Books on medical ethics often begin by praising it as a growth industry. Certainly there is a growing awareness of the importance of medical ethics, among doctors themselves, among other health care professionals – nurses, psychologists, social workers – and, most urgently of all, among those on the receiving end of health care, patients and their families. Some philosophers, too, readily acknowledge that medical ethics has provided a timely shot in the arm for their discipline: medicine, Toulmin (1978) says, has saved the life of philosophy. This book, however, was prompted not by the growth of interest in medical ethics but, on the contrary, by a premonition of decline.
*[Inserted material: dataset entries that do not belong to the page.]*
This design comes from an exercise in tuning for small area, a short achievable clock period and few clock cycles per item on the open sky130 flow, not from production work. At most, simulation tests tie the RTL to the original design; equivalence was not proved. No functional check of the RTL was part of run 1.

==> design/flow/design.v <==
module geomloc (
    input  wire        clk,
    input  wire        rst,
    input  wire        start,
    output wire        ready,
    input  wire        op,             
    input  wire [1:0]  plane,          
    input  wire [15:0] width,
    input  wire [15:0] height,
    input  wire [5:0]  bitdepth,
    input  wire [1:0]  format,         
    input  wire [31:0] frame_index,
    input  wire [31:0] stream_size,
    output wire        done,
    output wire [3:0]  err,
    output wire [2:0]  res_bps,
    output wire [31:0] res_pdim,
    output wire [31:0] res_pcount,
    output wire [35:0] res_fbs,
    output wire [31:0] res_offset,
    output wire [31:0] res_frames
);
    localparam [3:0] E_OK        = 4'd0,
                     E_BITDEPTH  = 4'd1,
                     E_RANGE     = 4'd2,
                     E_FORMAT    = 4'd5,
                     E_NOCHROMA  = 4'd6,
                     E_INVALID   = 4'd8;
    reg        a_mul, a_fbs, a_aln;         
    reg [1:0]  cnt_a;
    reg [3:0]  digit_a;
    reg        op_a, chroma_a, wodd_a, hodd_a;
    reg [1:0]  plane_a, fmt_a;
    reg [5:0]  d_a;
    reg [31:0] pwh_a;                       
    reg [35:0] acc_a;                       
    reg [31:0] idx_a, size_a;
    reg        b_loop, done_r, ready_r, rdy_a;
    reg [3:0]  cnt_b;
    reg [31:0] q;                           
    reg [31:0] qp;                          
    reg [31:0] prod;                        
    reg [35:0] yv;                          
    reg [31:0] rem;
    reg [31:0] idx_b;
    reg [3:0]  err_r;
    reg [2:0]  bps_r;
    reg        szero_b, gt_r, eq_r, ib1_r, ib0_r;
    wire chroma_in = !op && (plane != 2'd0) && (format == 2'd1);
    wire [1:0] dig_in = (|height[15:12]) ? 2'd3 :
                        (|height[11:8])  ? 2'd2 :
                        (|height[7:4])   ? 2'd1 : 2'd0;
    wire [3:0] digv_in = height[4*dig_in +: 4];
    wire [2:0] bps = (d_a <= 6'd8)  ? 3'd1 :
                     (d_a <= 6'd16) ? 3'd2 :
                     (d_a <= 6'd24) ? 3'd3 : 3'd4;
    wire bad_cmd   = (fmt_a == 2'd3) || (!op_a && plane_a == 2'd3);
    wire bad_depth = (d_a == 6'd0) || (d_a > 6'd32);
    wire bad_half  = (fmt_a == 2'd1) && (wodd_a || hodd_a);
    wire no_chroma = !op_a && (plane_a != 2'd0) && (fmt_a == 2'd2);
    wire [3:0] chk_err = bad_cmd   ? E_INVALID  :
                         bad_depth ? E_BITDEPTH :
                         bad_half  ? E_FORMAT   :
                         no_chroma ? E_NOCHROMA : E_OK;
    reg  [3:0] err_a;
    reg  [2:0] bps_a;
    reg        loc_ok;
    reg  [3:0] sa, sc;          
    wire [15:0] pw = pwh_a[15:0];
    wire [15:0] ph = pwh_a[31:16];
    wire [1:0]  cnt_a_m1 = cnt_a - 2'd1;
    wire [3:0]  digv_nx = ph[4*cnt_a_m1 +: 4];
    wire [31:0] mul_sum = {acc_a[27:0], 4'd0}
                        + ({32{digit_a[0]}} & {16'd0, pw})
                        + ({32{digit_a[1]}} & {15'd0, pw, 1'b0})
                        + ({32{digit_a[2]}} & {14'd0, pw, 2'd0})
                        + ({32{digit_a[3]}} & {13'd0, pw, 3'd0});
    reg [3:0] sa_n, sc_n;
    always @(*) begin
        sa_n = 4'b0001; sc_n = 4'b0000;
        case (fmt_a)
            2'd0: case (bps)                       
                3'd1: begin sa_n = 4'b0010; sc_n = 4'b0010; end  
                3'd2: begin sa_n = 4'b0100; sc_n = 4'b0100; end  
                3'd3: begin sa_n = 4'b1000; sc_n = 4'b0010; end  
                default: begin sa_n = 4'b1000; sc_n = 4'b1000; end  
            endcase
            2'd2: case (bps)                       
                3'd1: begin sa_n = 4'b0001; end
                3'd2: begin sa_n = 4'b0010; end
                3'd3: begin sa_n = 4'b0010; sc_n = 4'b0010; end  
                default: begin sa_n = 4'b0100; end
            endcase
            default: case (bps)                    
                3'd1: begin sa_n = 4'b0001; sc_n = 4'b0001; end  
                3'd2: begin sa_n = 4'b0010; sc_n = 4'b0010; end  
                3'd3: begin sa_n = 4'b0100; sc_n = 4'b0001; end  
                default: begin sa_n = 4'b0100; sc_n = 4'b0100; end  
            endcase
        endcase
    end
    wire [31:0] pc = acc_a[31:0];
    wire [35:0] fa_t = ({36{sa[0]}} & {4'd0, pc})
                     | ({36{sa[1]}} & {3'd0, pc, 1'b0})
                     | ({36{sa[2]}} & {2'd0, pc, 2'b0})
                     | ({36{sa[3]}} & {1'd0, pc, 3'b0});
    wire [35:0] fc_t = ({36{sc[0]}} & {5'd0, pc[31:1]})
                     | ({36{sc[1]}} & {4'd0, pc})
                     | ({36{sc[2]}} & {3'd0, pc, 1'b0})
                     | ({36{sc[3]}} & {2'd0, pc, 2'b0});
    wire [35:0] fbs_new = fa_t + fc_t;
    wire        zero = (acc_a == 36'd0);
    wire        big  = |acc_a[35:32];
    reg  [4:0]  lz;
    integer i;
    always @(*) begin
        lz = 5'd31;
        for (i = 0; i < 32; i = i + 1)
            if (acc_a[i]) lz = 5'd31 - i[4:0];
    end
    wire [4:0]  ks = lz | 5'd1;                         
    wire [35:0] y_norm = {acc_a[33:0], 2'b00} << {lz[4:1], 1'b0};    
    reg  [31:0] himask;
    always @(*) begin
        for (i = 0; i < 32; i = i + 1)
            himask[i] = (i > ks);
    end
    wire        hi      = |(idx_a & himask);
    wire [32:0] size_m1 = {1'b0, size_a} - 33'd1;
    wire        szero   = size_m1[32];
    wire        idx_nz  = |idx_a;
    wire [32:0] dv  = yv[33:1];                         
    wire [31:0] dvh = yv[33:2];                         
    wire [34:0] r1  = {3'b0, rem} - {2'b0, dv};
    wire [34:0] r2a = {3'b0, rem} - {3'b0, dvh};
    wire [34:0] x0  = {3'b0, rem};
    wire [34:0] x1  = ~{2'b0, dv};
    wire [34:0] x2  = ~{3'b0, dvh};
    wire [34:0] cs_s = x0 ^ x1 ^ x2;
    wire [34:0] cs_c = (x0 & x1) | (x0 & x2) | (x1 & x2);
    wire [34:0] r2b = cs_s + {cs_c[33:0], 1'b0} + 35'd2;
    wire        ge1 = !r1[34];
    wire        ge2 = ge1 ? !r2b[34] : !r2a[34];
    wire [31:0] rem_n = ge1 ? (ge2 ? r2b[31:0] : r1[31:0]) : (ge2 ? r2a[31:0] : rem);
    wire [31:0] loop_sum = prod + (ib1_r ? dv[31:0] : 32'd0) + (ib0_r ? dvh : 32'd0);
    wire        last = (cnt_b == 4'd0);
    wire [29:0] qp_t = ge1 ? qp[29:0] : q[29:0];
    wire [3:0]  cnt_b_m1 = cnt_b - 4'd1;
    wire        pgt  = (ib1_r && !ge1) || ((ib1_r == ge1) && ib0_r && !ge2);
    wire        peq  = (ib1_r == ge1) && (ib0_r == ge2);
    wire        gt_n = gt_r || (eq_r && pgt);
    wire        eq_n = eq_r && peq;
    wire b_free  = !b_loop;
    wire xfer_f  = a_fbs && !loc_ok && b_free;          
    wire xfer_l  = a_aln && b_free;                     
    wire xfer    = xfer_f || xfer_l;
    wire loop_go = xfer_l && !zero && !big;
    wire accept  = rdy_a && start;
    wire a_mul_n = accept || (a_mul && cnt_a != 2'd0);
    wire a_fbs_n = (a_mul && cnt_a == 2'd0) || (a_fbs && !loc_ok && !b_free);
    wire a_aln_n = (a_fbs && loc_ok) || (a_aln && !b_free);
    wire b_loop_n = loop_go || (b_loop && !last);
    wire done_n   = (xfer && !loop_go) || (b_loop && last);
    wire loc_ok_n = a_mul ? (op_a && chk_err == E_OK) : loc_ok;
    wire ready_n  = (!a_mul_n && !a_fbs_n && !a_aln_n) ||
                    (!b_loop_n && ((a_fbs_n && !loc_ok_n) || a_aln_n));
    always @(posedge clk) begin
        if (rst) begin
            a_mul   <= 1'b0;
            a_fbs   <= 1'b0;
            a_aln   <= 1'b0;
            b_loop  <= 1'b0;
            done_r  <= 1'b0;
            ready_r <= 1'b1;
            rdy_a   <= 1'b1;
        end else begin
            a_mul   <= a_mul_n;
            a_fbs   <= a_fbs_n;
            a_aln   <= a_aln_n;
            b_loop  <= b_loop_n;
            done_r  <= done_n;
            ready_r <= ready_n;
            rdy_a   <= ready_n;
        end
    end
    always @(posedge clk) begin
        if (rdy_a) begin
            op_a     <= op;
            plane_a  <= plane;
            fmt_a    <= format;
            d_a      <= bitdepth;
            chroma_a <= chroma_in;
            wodd_a   <= width[0];
            hodd_a   <= height[0];
            pwh_a    <= {height, width};
            idx_a    <= frame_index;
            size_a   <= stream_size;
            acc_a    <= 36'd0;
            cnt_a    <= dig_in;
            digit_a  <= digv_in;
        end else if (a_mul) begin
            err_a    <= chk_err;
            bps_a    <= bps;
            loc_ok   <= op_a && (chk_err == E_OK);
            sa       <= sa_n;
            sc       <= sc_n;
            acc_a    <= {4'd0, mul_sum};
            cnt_a    <= cnt_a_m1;
            digit_a  <= digv_nx;
        end else if (a_fbs && loc_ok) begin
            acc_a    <= fbs_new;
        end
    end
    always @(posedge clk) begin
        if (xfer_f) begin
            q      <= chroma_a ? {1'b0, pwh_a[31:17], 1'b0, pwh_a[15:1]} : pwh_a;
            prod   <= chroma_a ? {2'b0, acc_a[31:2]} : acc_a[31:0];
            yv     <= fbs_new;
            err_r  <= err_a;
            bps_r  <= bps_a;
        end
        if (xfer_l) begin
            bps_r   <= bps_a;
            err_r   <= E_OK;
            q       <= 32'd0;
            qp      <= 32'd1;
            prod    <= 32'd0;
            yv      <= acc_a;
            rem     <= size_m1[31:0];
            szero_b <= szero;
            idx_b   <= idx_a;
            cnt_b   <= lz[4:1];
            gt_r    <= hi;
            eq_r    <= !hi;
            ib1_r   <= idx_a[ks];
            ib0_r   <= idx_a[{lz[4:1], 1'b0}];
            if (zero) begin
                qp <= 32'hFFFF_FFFF;
            end else if (big) begin
                if (szero || idx_nz) err_r <= E_RANGE;
            end else begin
                yv <= y_norm;
            end
        end
        if (b_loop) begin
            rem   <= rem_n;
            yv    <= {2'b0, yv[35:2]};
            prod  <= loop_sum;
            cnt_b <= cnt_b_m1;
            ib1_r <= idx_b[{cnt_b_m1, 1'b1}];
            ib0_r <= idx_b[{cnt_b_m1, 1'b0}];
            gt_r  <= gt_n;
            eq_r  <= eq_n;
            q     <= {q[29:0], ge1, ge2};
            qp    <= ge2 ? {qp_t, ge1 ? 2'b00 : 2'b10} : {q[29:0], ge1, 1'b1};
            if (last && (szero_b || gt_n)) err_r <= E_RANGE;
        end
    end
    assign ready      = ready_r;
    assign done       = done_r;
    assign err        = err_r;
    assign res_bps    = bps_r;
    assign res_pdim   = q;
    assign res_pcount = prod;
    assign res_fbs    = yv;
    assign res_offset = prod;
    assign res_frames = qp;
endmodule
==> design/flow/flow/run.sh <==
#!/bin/bash
set -euo pipefail
bash standard.sh SETUP_SLACK_MARGIN=9 finish > standard_make.log 2>&1
==> design/flow/standard.sh <==
#!/bin/bash
# synth_recipe.tcl (not shown) runs the flow's synth.tcl, then flattens the netlist and writes it again
# the make line also repeats each setting of config.mk as NAME=value (left out here)
make -C /OpenROAD-flow-scripts/flow DESIGN_CONFIG=/design/flow/config.mk WORK_HOME=/design/flow/orfs CLKGATE_MAP_FILE= SYNTH_SCRIPT=/design/flow/synth_recipe.tcl "${@:-finish}"
==> design/flow/config.mk <==
export PLATFORM = sky130hd
export DESIGN_NAME = geomloc
export DESIGN_NICKNAME = geomloc
export VERILOG_FILES = /design/flow/design.v
export SDC_FILE = /design/flow/constraint.sdc
export NUM_CORES = 4
export LEC_CHECK = 0
export CAP_MARGIN = 20
export CORE_MARGIN = 2
export CORE_UTILIZATION = 40
export PLACE_DENSITY = 0.6
export SLEW_MARGIN = 20
==> design/flow/constraint.sdc <==
create_clock -name core_clock -period 13.0 [get_ports {clk}]
set_input_delay 2.6000 -clock core_clock [delete_from_list [all_inputs] [get_ports {clk}]]
set_output_delay 2.6000 -clock core_clock [all_outputs]
set_load 0.01 [all_outputs]
==> results of run 1 <==
[how the worst max path moves through the flow]
| stage | startpoint | to | slack, ns | depth (start not counted) |
|---|---|---|---|---|
| 3_5_place_dp | yv[2] | rem[31] | 7.40 | 18 |
| 4_1_cts | digit_a[1] | acc_a[22] | 8.30 | 18 |
| 6_report | digit_a[1] | acc_a[22] | 8.32 | 18 |
| 3_3_place_gp | yv[2] | rem[31] | 7.53 | 18 |
| 2_1_floorplan | digit_a[0] | acc_a[26] | 8.66 | 17 |
| 5_1_grt | digit_a[1] | acc_a[22] | 8.18 | 18 |
[area by class of cell]
| class | instances | area, um^2 |
|---|---|---|
| antenna | 2 | 5.00 |
| clock buffer | 66 | 1350 |
| clock inverter | 26 | 290 |
| fill | 7491 | 40100 |
| inverter | 113 | 442 |
| multi-input combinational | 2754 | 21800 |
| sequential | 384 | 11100 |
| tap | 1070 | 1340 |
| timing repair buffer | 590 | 5500 |
[logic make-up (layout without fill, tap and decap cells)]
family,count (synthesis),after routing
compound gates,1071,1075
xor+xnor,183,183
fa+ha+maj,340,340
buf+inv,363,795
flops,384,384
mux,169,169
other cells,0,2
simple gates,987,987
[timing repair]
action | 4_1_cts | 5_1_grt
gates cloned | 13 | 5
buffers inserted | 195 | 43
resized for setup | 630 | 220
pin swaps | 129 | 78
hold buffers | 0 | 0
endpoints found under the hold margin | 0 | 0
endpoints found under the setup margin | 355 | 205
[per-stage QoR]
| stage | area, um^2 | utilization |
|---|---|---|
| after floorplan | 33000 | - |
| after global placement | 36500 | 0.446 |
| after detailed placement | 36500 | 0.446 |
| after global routing | 41800 | 0.510 |
| final | 41800 | 0.510 |
| after CTS | 40900 | 0.499 |
[state kept, by name (all words and copies together), names as in the netlist, 6 cells and up]
register  flops
qp           32
prod         32
rem          32
q            32
idx_b        32
pwh_a        32
acc_a        36
yv           36
size_a       32
idx_a        32
d_a           6
[routing by layer]
layer | up-vias | track usage | routed length, um
met1 | 14900 | 0.376 | 51600
met2 | 1389 | 0.473 | 59600
met4 | 0 | 0.122 | 6010
met5 | - | 0 | 0
met3 | 276 | 0.0459 | 9760
li1 | 13800 | - | -
[cell usage in the layout (no fill, tap or decap), types with 26 or more instances in the layout]
| cell type | instances |
|---|---|
| a21oi_1 | 200 |
| edfxtp_1 | 336 |
| o21a_1 | 37 |
| buf_6 | 69 |
| a211oi_1 | 36 |
| inv_2 | 26 |
| o21ai_1 | 60 |
| buf_2 | 46 |
| a31oi_1 | 31 |
| and3_1 | 26 |
| buf_4 | 208 |
| o21ai_0 | 178 |
| o211ai_1 | 26 |
| dfxtp_1 | 31 |
| clkdlybuf4s15_1 | 32 |
| clkdlybuf4s50_1 | 109 |
| xor2_1 | 80 |
| nor2_1 | 205 |
| nand2_1 | 326 |
| dlygate4sd2_1 | 65 |
| clkbuf_16 | 56 |
| o22ai_1 | 40 |
| nor3_1 | 45 |
| mux2i_1 | 145 |
| a21o_1 | 67 |
| xnor2_1 | 96 |
| inv_1 | 79 |
| nand3_1 | 53 |
| fa_1 | 105 |
| ha_1 | 194 |
| a22oi_1 | 132 |
| and2_1 | 120 |
==> flow_summary.yaml, run 1 <==
setup_path:
  slowest_stage: "edfxtp_1"
  worst_path_largest_cell_delay_ns: 0.51
  critical_path_class: "reg2reg"
  crit_top_cell: "fa_1"
  cp.required_ns: 13.52
  crit_chain: "and2_4 > fa_1 > fa_1 > fa_1 > ha_2 > inv_2 > fa_2 > nor2b_2 > o21ai_2 > a21boi_2 > o2111ai_2 > a21oi_2 > o31ai_4 > o21ai_4 > buf_6 > xnor2_2 > nor2_1 > a221o_1"
  r2r-start: "digit_a[1]"
  worst_ep_arrival_time_ns: 5.19
  r2r_end: "acc_a[22]"
  cpLargestDelayFamily: "adder cells"
  path_buf_inv: 2
  cp-end-kind: "register"
  r2r_setup_slack_ns: 8.32
  r2r_cells: 18
  crit_path_start_kind: "register"
  cp_max_fo: 5
detailed_routing:
  drtIter0Drc: 3222
  ant_nets: 0
  dr.pass1.iters: 6
  drc_errors: 0
  routedWlPerCell_um: 25.4
  routed_via_density: 6.08
  vias: 30400
  drt-total-wl_um: 127000
logic_synthesis:
  seq_area_frac_synth: 0.336
  ys_types: 99
  synth_compound_area_frac: 0.214
  synthMuxAreaShare: 0.0570
  yosysTopAreaCellShare: 0.306
  synth-seq-cells: 384
  yosys-top-cells-count: "edfxtp_1 (336), nand2_1 (335), o21ai_0 (248)"
  synth_top_cell_by_area: "edfxtp_1"
  syn_avg_cell_area_um2: 9.42
  synth_most_common_cell: "edfxtp_1"
  synth_xor_area_frac: 0.0487
  yosysWarnings: 1
  yosys.area_share.adder: 0.154
  yosys-top-cells-area: "edfxtp_1 (31%), ha_1 (8.7%), fa_1 (6.7%)"
  synth_top_family_by_area: "compound AO/OA/AOI/OAI gates"
  synthArstFlopShare: 0
  syn_inst: 3497
  synth_flop_cell: "edfxtp_1"
  synth_nets: 3947
  synthSimpleGateAreaFrac: 0.143
  synth-edff-count: 336
  synth_area_um2: 32900
cts:
  cts_buffers: 49
  clkLatencyLatePin_ns: 0.64
  ctsLongestPathBuffers: 3
  htreeDepth: 2
  tritoncts: "built"
  clk_pin_slew_worst_paths_ns: 0.06
  clock_tree.root_cell: "clkbuf_16"
  clock_sinks: 384
floorplan:
  die_area_um2: 84700
  initial_utilization: 0.402
  io_pins: 283
  row_count: 105
  die_w_um: 291
  core_um2: 81800
  die_y_um: 291
global_route:
  antenna_found_initial: 3
  grt_max_degree: 80
  grt_pass1_wl_um: 187000
  grt_pass1_vias: 29200
  groute.usage.overall: 0.288
  grt-ovfl-total: 0
timing:
  fmax_ghz: 0.214
  rsz0062_at_grt: "yes"
  finClkSkew_ns: 0.0214
  finalCritPeriodShare: 0.360
  period_minus_slack_ns: 4.68
  slew_viol_final: 0
  slew_headroom: 0.279
  finalHoldViolations: 0
  tightest_slew_ns: 1.08
  fin_setup_tns_ns: 0
  finalSetupViolCount: 0
  fin_ws_ns: 8.32
  timing.hold.ws_ns: 0.419
final_layout:
  drive_above_1_share: 0.194
  syn_to_final_growth_pct: 26.9
  stdcell_count: 5005
  nNetsFinal: 4342
run_status:
  status: "timing/DRC/antenna clean"
place:
  hpwl_um: 87300
  numPortBuffers: 282
  place_ws_ns: 7.40
  dp_cells: 4654
  gp_congestion: 0.961
worst_hold_path:
  worst_hold_path_type: "reg2reg"
  min_to: "bps_r[2]"
  hold_path_startpoint: "bps_a[2]"
  worstHoldPathCells: 0
job:
  maxCapViolCount: 0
The editors of this volume (respectively two physicians and a theologian) were all involved in multi-disciplinary working parties on medical ethics in Oxford between 1988 and 1990. Here was a good opportunity for medical ethics, and more particularly philosophical medical ethics, to make progress: professionals from all sides with the motivation to combine their experience and skills were tackling well-defined questions in manageable areas of practice. Here, if anywhere, was a recipe for success.
Yet our experience in these working parties was largely disappointing. On the safe ground of review there was secure scholarship and sound opinion. But when it came to new ideas, to pushing the subject forward, in place of the anticipated fusion of disciplines there was often mutual incomprehension.